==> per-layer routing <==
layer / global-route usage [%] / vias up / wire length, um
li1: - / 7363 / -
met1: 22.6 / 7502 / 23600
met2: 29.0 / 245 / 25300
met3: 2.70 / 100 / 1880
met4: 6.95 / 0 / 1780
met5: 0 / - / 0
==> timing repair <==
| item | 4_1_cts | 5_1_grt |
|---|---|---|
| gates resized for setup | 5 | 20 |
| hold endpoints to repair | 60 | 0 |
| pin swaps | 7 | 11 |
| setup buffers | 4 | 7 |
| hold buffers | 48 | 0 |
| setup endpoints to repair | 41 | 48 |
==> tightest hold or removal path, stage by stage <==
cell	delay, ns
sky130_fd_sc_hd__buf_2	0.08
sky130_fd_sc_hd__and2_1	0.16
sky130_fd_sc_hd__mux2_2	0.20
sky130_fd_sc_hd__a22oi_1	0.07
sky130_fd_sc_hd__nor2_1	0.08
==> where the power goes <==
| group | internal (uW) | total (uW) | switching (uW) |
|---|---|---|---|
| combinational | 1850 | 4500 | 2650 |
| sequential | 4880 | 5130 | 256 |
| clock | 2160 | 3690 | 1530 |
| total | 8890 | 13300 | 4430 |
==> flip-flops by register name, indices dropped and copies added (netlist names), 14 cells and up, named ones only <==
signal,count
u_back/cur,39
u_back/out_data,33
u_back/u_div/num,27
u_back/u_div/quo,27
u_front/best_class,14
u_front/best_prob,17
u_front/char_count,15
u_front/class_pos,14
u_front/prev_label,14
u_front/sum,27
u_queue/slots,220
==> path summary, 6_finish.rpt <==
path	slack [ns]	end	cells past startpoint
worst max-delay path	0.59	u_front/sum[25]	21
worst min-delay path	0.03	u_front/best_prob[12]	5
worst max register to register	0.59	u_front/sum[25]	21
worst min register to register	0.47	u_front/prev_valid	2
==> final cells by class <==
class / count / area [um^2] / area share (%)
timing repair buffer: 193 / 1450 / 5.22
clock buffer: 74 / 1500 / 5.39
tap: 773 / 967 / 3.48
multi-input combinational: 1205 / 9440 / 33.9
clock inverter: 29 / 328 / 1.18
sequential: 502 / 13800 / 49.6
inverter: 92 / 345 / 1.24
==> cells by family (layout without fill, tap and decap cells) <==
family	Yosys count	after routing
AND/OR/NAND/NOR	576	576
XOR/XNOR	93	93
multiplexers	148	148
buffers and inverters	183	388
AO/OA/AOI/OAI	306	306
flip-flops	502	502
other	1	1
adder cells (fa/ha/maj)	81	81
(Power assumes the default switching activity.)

# Description of the task
In the entries above, find each line with the word "flip" and copy it.

# Exercise solution
==> flip-flops by register name, indices dropped and copies added (netlist names), 14 cells and up, named ones only <==
flip-flops	502	502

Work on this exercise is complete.